Many around us live in singularity,
alone and lost to others,
ignored and discarded:
The mentally ill,
bullied children,
latchkey kids.
Victims of violence afraid to step forward.
Outsiders who become aliens
to even their own families,
for reasons of interracial marriages,
same/trans/bi-gender love and commitments,
for living out who they are.
There are times when the choice for
education, sobriety—growing up,
forces one into a sense of abandonment,
and a descent into the dark of depression.
We experience this cross at times ourselves;
and it is emotional, psychological, financial, physical, spiritual,
leaving us feeling empty and drained.
Loss of job, home, youth, health, love, security—hope—
and we sink into the despair of the Abandoned.

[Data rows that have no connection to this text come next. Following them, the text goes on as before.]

### config.mk
export PLATFORM = sky130hd
export DESIGN_NAME = synth_ctrl_regs
export DESIGN_NICKNAME = d
export VERILOG_FILES = /design/src/rtl/synth_ctrl_pkg.sv /design/src/rtl/synth_sync.sv /design/src/rtl/synth_edge.sv /design/src/rtl/synth_word_regs.sv /design/src/rtl/synth_ctrl_regs.sv
export SDC_FILE = /design/constraint.sdc
export NUM_CORES = 1
export LEC_CHECK = 0
export CAP_MARGIN = 20
export CORE_ASPECT_RATIO = 1.4
export CORE_MARGIN = 5
export CORE_UTILIZATION = 50
export DETAILED_ROUTE_END_ITERATION = 8
export GPL_ROUTABILITY_DRIVEN = 0
export PLACE_DENSITY = 0.77
export RECOVER_POWER = 25
export SYNTH_ARGS = -nofsm -noshare
export SYNTH_HDL_FRONTEND = slang
export SYNTH_SLANG_ARGS = --single-unit
export TNS_END_PERCENT = 50
### constraint.sdc
create_clock -name clk_i -period 3.07 [get_ports clk_i]
set_input_delay 0.307 -clock clk_i [delete_from_list [all_inputs] [get_ports clk_i]]
set_output_delay 0.307 -clock clk_i [all_outputs]
set_load 0.1 [all_outputs]
### src/rtl/synth_ctrl_pkg.sv
package synth_ctrl_pkg;
  localparam int M_W    = 9;
  localparam int R_W    = 6;
  localparam int A_W    = 4;
  localparam int ENH_W  = 8;
  localparam int BUS_W  = 8;
  localparam int WORD_W = 1 + M_W + R_W + A_W;

  // strobe vector positions
  localparam int STB_SCLK = 0;
  localparam int STB_EWR  = 1;
  localparam int STB_M1   = 2;
  localparam int STB_M2   = 3;
  localparam int STB_A    = 4;
  localparam int STB_HOP  = 5;
  localparam int NUM_STB  = 6;

  typedef struct packed {
    logic           pre_en;
    logic [M_W-1:0] m;
    logic [R_W-1:0] r;
    logic [A_W-1:0] a;
  } ctrl_word_t;

  typedef enum logic [1:0] {
    MODE_PAR = 2'd0,
    MODE_SER = 2'd1,
    MODE_DIR = 2'd2
  } if_mode_e;

  function automatic if_mode_e decode_mode(input logic bmode, input logic smode);
    if (bmode)      return MODE_DIR;
    else if (smode) return MODE_SER;
    else            return MODE_PAR;
  endfunction
endpackage

### src/rtl/synth_sync.sv
module synth_sync #(
  parameter int W      = 1,
  parameter int STAGES = 2
) (
  input  logic         clk_i,
  input  logic         rst_ni,
  input  logic [W-1:0] d_i,
  output logic [W-1:0] q_o
);
  logic [W-1:0] stg_q [STAGES];

  always_ff @(posedge clk_i or negedge rst_ni) begin
    if (!rst_ni) begin
      for (int i = 0; i < STAGES; i++) stg_q[i] <= '0;
    end else begin
      stg_q[0] <= d_i;
      for (int i = 1; i < STAGES; i++) stg_q[i] <= stg_q[i-1];
    end
  end

  assign q_o = stg_q[STAGES-1];
endmodule

### src/rtl/synth_edge.sv
module synth_edge #(
  parameter int W      = 1,
  parameter int STAGES = 2
) (
  input  logic         clk_i,
  input  logic         rst_ni,
  input  logic [W-1:0] pin_i,
  output logic [W-1:0] rise_o
);
  logic [W-1:0] lvl, prev_q;

  synth_sync #(.W(W), .STAGES(STAGES)) u_sync (
    .clk_i (clk_i),
    .rst_ni(rst_ni),
    .d_i   (pin_i),
    .q_o   (lvl)
  );

  always_ff @(posedge clk_i or negedge rst_ni) begin
    if (!rst_ni) prev_q <= '0;
    else         prev_q <= lvl;
  end

  assign rise_o = lvl & ~prev_q;

  // one pulse per edge, so one hop or shift per strobe
  single_pulse_chk: assert property (@(posedge clk_i) disable iff (!rst_ni)
    (|rise_o) |=> ((rise_o & $past(rise_o)) == '0));
endmodule

### src/rtl/synth_word_regs.sv
module synth_word_regs
  import synth_ctrl_pkg::*;
(
  input  logic               clk_i,
  input  logic               rst_ni,
  input  if_mode_e           mode_i,
  input  logic [NUM_STB-1:0] rise_i,
  input  logic               ewr_i,
  input  logic               sdata_i,
  input  logic [BUS_W-1:0]   d_i,
  output ctrl_word_t         prim_o,
  output ctrl_word_t         sec_o,
  output logic [ENH_W-1:0]   enh_o
);
  ctrl_word_t       prim_q, prim_d, sec_q, sec_d;
  logic [ENH_W-1:0] enh_q, enh_d;

  always_comb begin
    prim_d = prim_q;
    sec_d  = sec_q;
    enh_d  = enh_q;
    case (mode_i)
      MODE_SER: begin
        if (rise_i[STB_SCLK]) begin
          if (ewr_i) enh_d  = {enh_q[ENH_W-2:0], sdata_i};
          else       prim_d = ctrl_word_t'({prim_q[WORD_W-2:0], sdata_i});
        end
      end
      MODE_PAR: begin
        if (rise_i[STB_M1]) begin
          prim_d.pre_en        = d_i[BUS_W-1];
          prim_d.m[M_W-3:0]    = d_i[BUS_W-2:0];
        end
        if (rise_i[STB_M2]) begin
          prim_d.r[R_W-1:R_W-2] = d_i[3:2];
          prim_d.m[M_W-1:M_W-2] = d_i[1:0];
        end
        if (rise_i[STB_A]) begin
          prim_d.r[A_W-1:0] = d_i[BUS_W-1:A_W];
          prim_d.a          = d_i[A_W-1:0];
        end
        if (rise_i[STB_EWR]) enh_d = d_i;
      end
      default: ;
    endcase
    // hop takes the word as it stood before this cycle's writes
    if (mode_i != MODE_DIR && rise_i[STB_HOP]) sec_d = prim_q;
  end

  always_ff @(posedge clk_i or negedge rst_ni) begin
    if (!rst_ni) begin
      prim_q <= '0;
      sec_q  <= '0;
      enh_q  <= '0;
    end else begin
      prim_q <= prim_d;
      sec_q  <= sec_d;
      enh_q  <= enh_d;
    end
  end

  assign prim_o = prim_q;
  assign sec_o  = sec_q;
  assign enh_o  = enh_q;


  hop_copy_chk: assert property (@(posedge clk_i) disable iff (!rst_ni)
    (mode_i != MODE_DIR && rise_i[STB_HOP]) |=> (sec_q == $past(prim_q)));


  direct_hold_chk: assert property (@(posedge clk_i) disable iff (!rst_ni)
    (mode_i == MODE_DIR) |=> ($stable(prim_q) && $stable(sec_q) && $stable(enh_q)));


  enh_par_load_chk: assert property (@(posedge clk_i) disable iff (!rst_ni)
    (mode_i == MODE_PAR && rise_i[STB_EWR]) |=> (enh_q == $past(d_i)));


  ser_enh_keeps_prim_chk: assert property (@(posedge clk_i) disable iff (!rst_ni)
    (mode_i == MODE_SER && ewr_i) |=> $stable(prim_q));


  par_no_field_strobe_chk: assert property (@(posedge clk_i) disable iff (!rst_ni)
    (mode_i == MODE_PAR && !rise_i[STB_M1] && !rise_i[STB_M2] && !rise_i[STB_A])
      |=> $stable(prim_q));
endmodule

### src/rtl/synth_ctrl_regs.sv
module synth_ctrl_regs
  import synth_ctrl_pkg::*;
#(
  parameter int SYNC_STAGES = 2
) (
  input  logic             clk_i,
  input  logic             rst_ni,
  input  logic             bmode_i,
  input  logic             smode_i,
  input  logic             fsel_i,
  input  logic             sclk_i,
  input  logic             sdata_i,
  input  logic             ewr_i,
  input  logic             m1_wr_i,
  input  logic             m2_wr_i,
  input  logic             a_wr_i,
  input  logic             hop_wr_i,
  input  logic [BUS_W-1:0] d_i,
  input  logic [M_W-1:0]   dir_m_i,
  input  logic [A_W-1:0]   dir_a_i,
  input  logic             dir_pre_en_i,
  output logic [M_W-1:0]   m_o,
  output logic [R_W-1:0]   r_o,
  output logic [A_W-1:0]   a_o,
  output logic             pre_en_o,
  output logic [ENH_W-1:0] enh_o
);
  localparam int DATA_W = BUS_W + 2;

  if_mode_e           mode;
  logic [NUM_STB-1:0] stb_pins, stb_rise;
  logic [DATA_W-1:0]  data_s;
  ctrl_word_t         prim_w, sec_w, sel_w;

  assign mode = decode_mode(bmode_i, smode_i);

  always_comb begin
    stb_pins           = '0;
    stb_pins[STB_SCLK] = sclk_i;
    stb_pins[STB_EWR]  = ewr_i;
    stb_pins[STB_M1]   = m1_wr_i;
    stb_pins[STB_M2]   = m2_wr_i;
    stb_pins[STB_A]    = a_wr_i;
    stb_pins[STB_HOP]  = hop_wr_i;
  end

  synth_edge #(.W(NUM_STB), .STAGES(SYNC_STAGES)) u_stb_edge (
    .clk_i (clk_i),
    .rst_ni(rst_ni),
    .pin_i (stb_pins),
    .rise_o(stb_rise)
  );

  // same depth as the strobes so data lines up with the detected edge
  synth_sync #(.W(DATA_W), .STAGES(SYNC_STAGES)) u_data_sync (
    .clk_i (clk_i),
    .rst_ni(rst_ni),
    .d_i   ({ewr_i, sdata_i, d_i}),
    .q_o   (data_s)
  );

  synth_word_regs u_regs (
    .clk_i  (clk_i),
    .rst_ni (rst_ni),
    .mode_i (mode),
    .rise_i (stb_rise),
    .ewr_i  (data_s[DATA_W-1]),
    .sdata_i(data_s[BUS_W]),
    .d_i    (data_s[BUS_W-1:0]),
    .prim_o (prim_w),
    .sec_o  (sec_w),
    .enh_o  (enh_o)
  );

  assign sel_w = fsel_i ? prim_w : sec_w;

  always_comb begin
    r_o = sel_w.r;
    if (mode == MODE_DIR) begin
      m_o      = dir_m_i;
      a_o      = dir_a_i;
      pre_en_o = dir_pre_en_i;
    end else begin
      m_o      = sel_w.m;
      a_o      = sel_w.a;
      pre_en_o = sel_w.pre_en;
    end
  end
endmodule

# After elaboration in Yosys (flattened, before gate mapping)
# Cells that the tools add are included.
# W data, S select, Z words.
classes:
  n_reduce_logical: 7
  muxes: 18
  bitwise_logic: 2
  n_eq_ne: 10
op_table:
  columns: ["operator", "n"]
  rows:
  - ["$mux W20", 3]
  - ["$pmux W20 S2", 1]
  - ["$mux W8", 4]
  - ["$ne A2 B2 Y1 const B", 8]
  - ["$pmux W8 S2", 1]
  - ["$reduce_and A4 Y1", 4]
  - ["$mux W9", 1]
  - ["$mux W7", 1]
  - ["$and A6 B6 Y6", 1]
  - ["$mux W2", 3]
  - ["$not A6 Y6", 1]
  - ["$mux W4", 1]
  - ["$mux W1", 3]
  - ["$eq A2 B1 Y1 const B", 1]
  - ["$eq A2 B2 Y1 const B", 1]
  - ["$logic_not A2 Y1", 1]
  - ["$reduce_bool A2 Y1", 1]
  - ["$logic_and A1 B1 Y1", 1]
totals:
  elab_cells: 53
  reg_bits: 86

# Longest topological paths before layout
# Gate-level depths: netlist of run 1.
depth:
  word_depth: 5
  depth_mapped: 6
  mapped_depth_nobuf: 4

# Hierarchy
# A second synthesis of run 1 with hierarchy kept.
unflattened:
  cells_unflattened: 289
  hier_area_um2: 3726.1
modules_own_cells:
  columns: ["module", "area_per_inst_um2", "seq_area_each_um2", "instances", "cells_each"]
  rows:
  - ["synth_word_regs", 2177.1, 1201.2, 1, 175]
  - ["synth_sync at u_data_sync", 575.6, 500.5, 1, 30]
  - ["synth_ctrl_regs", 395.4, 0.0, 1, 54]
  - ["synth_sync at u_stb_edge.u_sync", 345.3, 300.3, 1, 18]
  - ["synth_edge", 232.7, 150.1, 1, 12]

# Least setup slack after synthesis of run 1
# Ideal clock, no wire load.
synth_timing:
  path_kind: "input -> output"
  from: "in fsel_i"
  to: "out a_o[1]"
  path_stages: 3
  setup_slack_ns: -0.237
  arrival_ns: 3.000
  required_time_ns: 2.763
  n_path_buf: 1
  path_cell_list: "clkbuf_1 mux2i_1 o21ai_0"
synth_between:
  elab_chain_len: 2
synth_lines:
  columns: ["element", "line", "text"]
  rows:
  - ["start, declared", "synth_ctrl_regs.sv:10", "input logic fsel_i,"]
  - ["$mux W20", "synth_ctrl_regs.sv:75", "assign sel_w = fsel_i ? prim_w : sec_w;"]
  - ["$mux W4", "synth_ctrl_regs.sv:79", "if (mode == MODE_DIR) begin"]
  - ["end, declared", "synth_ctrl_regs.sv:24", "output logic [A_W-1:0] a_o,"]
# No other way between the ends.

# Worst setup path after layout of run 1
layout_timing:
  from: "in fsel_i"
  to: "out m_o[7]"
layout_between:
  elab_chain_len: 2
layout_lines:
  columns: ["element", "line", "text"]
  rows:
  - ["$mux W20", "synth_ctrl_regs.sv:75", null]
  - ["$mux W9", "synth_ctrl_regs.sv:79", null]
  - ["end, declared", "synth_ctrl_regs.sv:22", "output logic [M_W-1:0] m_o,"]
# No other way between the ends.

==> impl_metrics.py, run 1 <==
metrics = {
    "sta": {
        "relSlewSlack_pct": 21.8,
        "skew_ns": 0.00764,
        "setup_viol": 0,
        "clock.fmax_mhz": 488,
        "maxSlewViolCount": 0,
        "finalWorstSetupSlack_ns": 1.02,
        "worst_pin_slew_ns": 1.17,
        "rsz0062_at_grt": "false",
        "hold_viol": 0,
        "fin_hold_ws_ns": 0.349,
        "finalCritPeriodShare_pct": 66.7,
        "period_minus_slack_ns": 2.05,
    },
    "floorplan": {
        "die_width_um": 79.9,
        "rows": 35,
        "io_pins": 62,
        "dieHeight_um": 108,
        "start_util_pct": 51.7,
        "fp.dieArea_um2": 8620,
        "core_um2": 6610,
    },
    "placed_design": {
        "dpl_cell_area_um2": 4280,
        "hpwlAfterDp_um": 4410,
        "io_buffers": 61,
        "pre_cts_ws_ns": 0.950,
    },
    "routing": {
        "post_drt_wl_per_cell_um": 14.2,
        "dr.first_iter.drc_count": 107,
        "routed_via_density": 4.96,
        "drtPass1Iterations": 4,
        "drc": 0,
        "num_vias": 2147,
        "ant_nets": 0,
        "wl_um": 6130,
    },
    "logic_synthesis": {
        "yosysTopAreaCell": "dfrtp_1",
        "ys_warn_count": 0,
        "ys_seq_area_share_pct": 61.4,
        "synth_fa_ha_area_share_pct": 0,
        "synth_cells": 272,
        "synth_cell_types": 22,
        "netlist_area_um2": 3420,
        "synthFlopType": "dfrtp_1",
        "synthTopCellsByArea": "dfrtp_1, mux2_2, mux2_4, nand2_1, mux2i_1",
        "avgSynthCellArea_um2": 12.6,
        "syn_nets": 306,
        "synthXorXnorAreaFrac_pct": 0,
        "yosys-top-cells-count": "dfrtp_1, nand2_1, mux2_2",
        "synth-seq-cells": 84,
        "synth_top_family_by_area": "multiplexers",
        "synth.most_common_cell": "dfrtp_1",
        "synth_edf_count": 0,
        "synth-async-reset-ratio_pct": 100,
        "synth-compound-area-share_pct": 6.11,
        "synth-simple-area-share_pct": 8.41,
        "muxShareOfSynthArea_pct": 21.1,
        "synth_top_area_share_pct": 61.4,
    },
    "setup_path": {
        "end_kind": "primary output",
        "crit_family": "buffers and inverters",
        "arrival_ns": 1.74,
        "critPathMaxStageDelay_ns": 0.47,
        "required_ns": 2.76,
        "critPathSlowestCell": "clkdlybuf4s50_1",
        "critPathLaunchType": "primary input",
        "path_class": "in2out",
        "critPathMaxFanout": 20,
        "path_cells": "clkdlybuf4s50_1 > buf_4 > mux2i_1 > o21ai_0 > buf_12",
        "path_buf_inv": 3,
    },
    "clock_tree": {
        "cts_resized": 0,
        "clock_latency_ns": 0.35,
        "post_cts_buffers": 0,
        "cts_tree": "built",
        "cts-buffers-inserted": 9,
        "clockRootBuffer": "clkbuf_8",
        "clock_path_buffers": 2,
        "clkTransAtPathRegs_ns": 0.07,
        "htreeDepth": 3,
        "clock_sinks": 84,
    },
    "grt": {
        "overflow": 0,
        "grt_pass1_vias": 2140,
        "grt_use_total_pct": 15.4,
        "grt_pass1_wl_um": 10100,
        "antenna_found_initial": 0,
        "grt_max_degree": 85,
    },
    "job": {
        "drv_cap": 0,
    },
    "pwr": {
        "power.leakage_nw": 2.21,
        "power_mw": 4.23,
        "powerDensity_nw_per_um2": 936,
        "ir_drop_mv": 0.512,
    },
    "finish": {
        "layout.nets": 370,
        "finalCoreUtilization_pct": 68.3,
        "design_area_um2": 4520,
        "area_growth_pct": 32.1,
        "n_antenna_cell": 0,
        "drive_gt1_share_pct": 27.6,
    },
    "status": {
        "status": "finished, final reports clean",
    },
    "min_path": {
        "hold_path_class": "reg2reg",
    },
}
-- placed cells by master, fill, tap and decap left out, types with 2 or more instances in the layout --
| cell type | Yosys | final |
|---|---|---|
| dfrtp_1 | 84 | 84 |
| nand2_1 | 60 | 60 |
| mux2_2 | 27 | 27 |
| buf_12 | 0 | 20 |
| clkdlybuf4s50_1 | 0 | 17 |
| mux2i_1 | 16 | 16 |
| dlygate4sd3_1 | 0 | 16 |
| mux2_4 | 15 | 15 |
| a21oi_1 | 12 | 12 |
| buf_4 | 0 | 12 |
| clkbuf_8 | 0 | 10 |
| o21ai_0 | 15 | 8 |
| o21ai_1 | 1 | 8 |
| a21o_1 | 8 | 8 |
| inv_1 | 6 | 6 |
| or3_1 | 3 | 3 |
| mux2_1 | 3 | 3 |
| nor2_1 | 2 | 2 |
| clkinv_2 | 0 | 2 |
| clkinvlp_4 | 0 | 2 |
-- cell type report --
cell class | instances | area (um^2)
Fill cell | 468 | 2090
Clock buffer | 10 | 138
Timing Repair Buffer | 67 | 852
Clock inverter | 6 | 63.8
Tap cell | 92 | 115
Inverter | 6 | 22.5
Multi-Input combinational cell | 168 | 1220
Sequential cell | 84 | 2100
-- flip-flops by register name, indices dropped and copies added (netlist names) --
name,flops
u_data_sync.stg_q,9
u_regs.sec_o,20
u_data_sync.q_o,9
u_stb_edge.u_sync.q_o,6
u_regs.enh_o,8
u_stb_edge.u_sync.stg_q,6
u_regs.prim_o,20
u_stb_edge.prev_q,6
-- report_power, final --
group          switching [mW]  leakage [nW]  internal [mW]
Sequential              0.220          1.02           1.39
Clock                   0.368        0.0983          0.396
Combinational            1.12          1.09          0.731
Total                    1.71          2.21           2.52
-- through the flow --
step                instances  TNS [ns]
floorplan                 272     -1.33
global placement          415         0
detailed placement        415         0
CTS                       431         0
global route              433         0
finish                    433         0
-- final timing paths --
path / from / cells after the start / endpoint / slack (ns)
min in group asynchronous: rst_ni / 2 / u_regs.sec_o[9] / 0.70
max in group asynchronous: rst_ni / 3 / u_data_sync.q_o[5] / 1.50
max: fsel_i / 5 / m_o[7] / 1.02
min: u_data_sync.stg_q[12] / 0 / u_data_sync.q_o[2] / 0.35
max reg2reg: u_stb_edge.prev_q[0] / 3 / u_regs.prim_o[7] / 1.28
min reg2reg: u_data_sync.stg_q[12] / 0 / u_data_sync.q_o[2] / 0.35
-- logic make-up after synthesis --
kind of cell | after synthesis
AOI/OAI and AO/OA | 37
buffers and inverters | 20
DFF | 84
muxes | 61
and+or+nand+nor | 70
-- per-layer routing --
metal	global-route usage (%)	vias to the layer above	routed length (um)
li1	-	1041	-
met1	18.6	1039	2560
met2	24.8	56	3010
met3	3.18	11	378
met4	10.0	0	179
met5	0	-	0
-- what timing repair did --
action                     4_1_cts  5_1_grt
hold buffers                     0        1
setup endpoints to repair        0        0
hold endpoints to repair         0       20
Power figures use the tool's default switching activity.
==> run 2: changes to the inputs <==
==> constraint.sdc (replaced) <==
create_clock -name clk_i -period 1.9 [get_ports clk_i]
set_input_delay 0.19 -clock clk_i [delete_from_list [all_inputs] [get_ports clk_i]]
set_output_delay 0.19 -clock clk_i [all_outputs]
set_load 0.1 [all_outputs]
==> run 2 against run 1 <==
  * Via count shrank 0.56%
  * Non-clock buffer count is 4 higher
  * Wire length fell by 1.2%
  * Cell area up 1.8%
  * Setup slack worse by 0.83 ns
  * Die area unchanged
  * Register-to-register slack lost 1.0 ns
  * Largest power group unchanged
==> impl_metrics.py, run 2 (synthesis results as in run 1) <==
metrics = {
    "status": {
        "status": "finished, final reports clean",
    },
    "pwr": {
        "powerDensity_nw_per_um2": 1490,
        "switching_share_pct": 40.2,
        "clkPwrFrac_pct": 17.6,
        "seqPwrFrac_pct": 38.1,
        "intPower_mw": 4.10,
        "switching_power_mw": 2.76,
        "p_comb_share_pct": 44.2,
        "ir_drop_mv": 0.786,
        "power.leakage_nw": 2.25,
        "power_mw": 6.86,
    },
    "clock_tree": {
        "clock_sinks": 84,
        "htreeDepth": 3,
        "clkTransAtPathRegs_ns": 0.08,
        "clockRootBuffer": "clkbuf_8",
        "cts_tree": "built",
        "cts-buffers-inserted": 9,
        "clock_latency_ns": 0.34,
        "clock_path_buffers": 2,
    },
    "setup_path": {
        "arrival_ns": 1.52,
        "critPathSlowestCell": "clkdlybuf4s50_1",
        "rrSetupSlack_ns": 0.24,
        "end_kind": "primary output",
        "rr_startpoint": "u_stb_edge.u_sync.q_o[0]",
        "crit_path_frequent_cell": "buf_12",
        "path_class": "in2out",
        "reg2reg_to": "u_regs.prim_o[13]",
        "required_ns": 1.71,
        "critPathMaxFanout": 28,
        "critPathLaunchType": "primary input",
        "rr_worst_depth": 5,
        "critPathMaxStageDelay_ns": 0.57,
        "path_cells": "clkdlybuf4s50_1 > buf_4 > buf_12 > nand2_1 > o21ai_1 > buf_12",
    },
    "sta": {
        "clock.fmax_mhz": 585,
        "hold_viol": 0,
        "fin_hold_ws_ns": 0.351,
        "relSlewSlack_pct": 55.4,
        "maxSlewViolCount": 0,
        "period_minus_slack_ns": 1.71,
        "setup_viol": 0,
        "finalCritPeriodShare_pct": 90.0,
        "rsz0062_at_grt": "false",
        "fin_tns_setup_ns": 0,
        "worst_pin_slew_ns": 0.669,
        "skew_ns": 0.00437,
    },
    "min_path": {
        "min_path_cells": 0,
        "holdPathEnd": "u_data_sync.q_o[0]",
        "hold_path_class": "reg2reg",
        "hp-start": "u_data_sync.stg_q[10]",
    },
    "floorplan": {
        "die_width_um": 79.9,
        "start_util_pct": 51.7,
        "dieHeight_um": 108,
        "rows": 35,
        "core_um2": 6610,
        "fp.dieArea_um2": 8620,
        "io_pins": 62,
    },
    "finish": {
        "fillers": 467,
        "layout.nets": 374,
        "n_antenna_cell": 0,
        "final_cell_mix": "dfrtp_1, nand2_1, mux2_2",
        "drive_gt1_share_pct": 30.1,
        "finalCoreUtilization_pct": 69.5,
        "final_common_cell": "dfrtp_1",
        "area_growth_pct": 34.4,
    },
    "grt": {
        "grt_pass1_wl_um": 10400,
        "antenna_found_initial": 0,
        "overflow": 0,
        "grt_max_degree": 59,
        "grt_use_total_pct": 15.7,
        "grt_pass1_vias": 2156,
    },
    "routing": {
        "wl_um": 6060,
        "num_vias": 2135,
        "post_drt_wl_per_cell_um": 13.9,
        "routed_via_density": 4.89,
        "ant_nets": 0,
        "drc": 0,
        "drtPass1Iterations": 4,
        "dr.first_iter.drc_count": 81,
    },
    "placed_design": {
        "hpwlAfterDp_um": 4550,
        "io_buffers": 61,
    },
    "job": {
        "drv_cap": 0,
    },
}
-- run 2: cell count changes in the layout (fill, tap and decap cells not counted), sizes merged --
cell      change
buf           +4
clkinvlp      -2
clkbuf        +2
-- run 2: repair_timing --
| item | in CTS | in global routing |
|---|---|---|
| hold endpoints to repair | 26 | 0 |
| hold buffers | 1 | 0 |
| resized for setup | 0 | 0 |
| buffers inserted | 0 | 0 |
-- run 2: power groups by stage --
stage	Combinational, mW	Sequential, mW	Clock, mW
after floorplan	1.84	2.83	0
after global placement	3.02	2.61	0
after global routing	3.17	2.68	1.33
after detailed placement	3.07	2.65	0
after CTS	3.08	2.62	1.24
final	3.03	2.61	1.21
-- run 2: critical path: cells and delay by family --
kind	cells	cell delay, ns
buf+inv	4	1.12
compound gates	1	0.14
simple gates	1	0.06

But there is hope precisely because there is the Cross,
and in the Idea of the Cross,
we discover that Jesus’ integrity and love
was so unconditionally faithful to God’s own truth,
that he was willing to
stand before the forces of despair,
hang on the cross, abandoned and deserted,
out of a commitment to love so strong,
so powerful, so enduring,
that we, in our own time,
can find ourselves
touched, understood, held, defended,
cherished, and no longer abandoned,
by a God who has been here before
and so companions us
through our time of need.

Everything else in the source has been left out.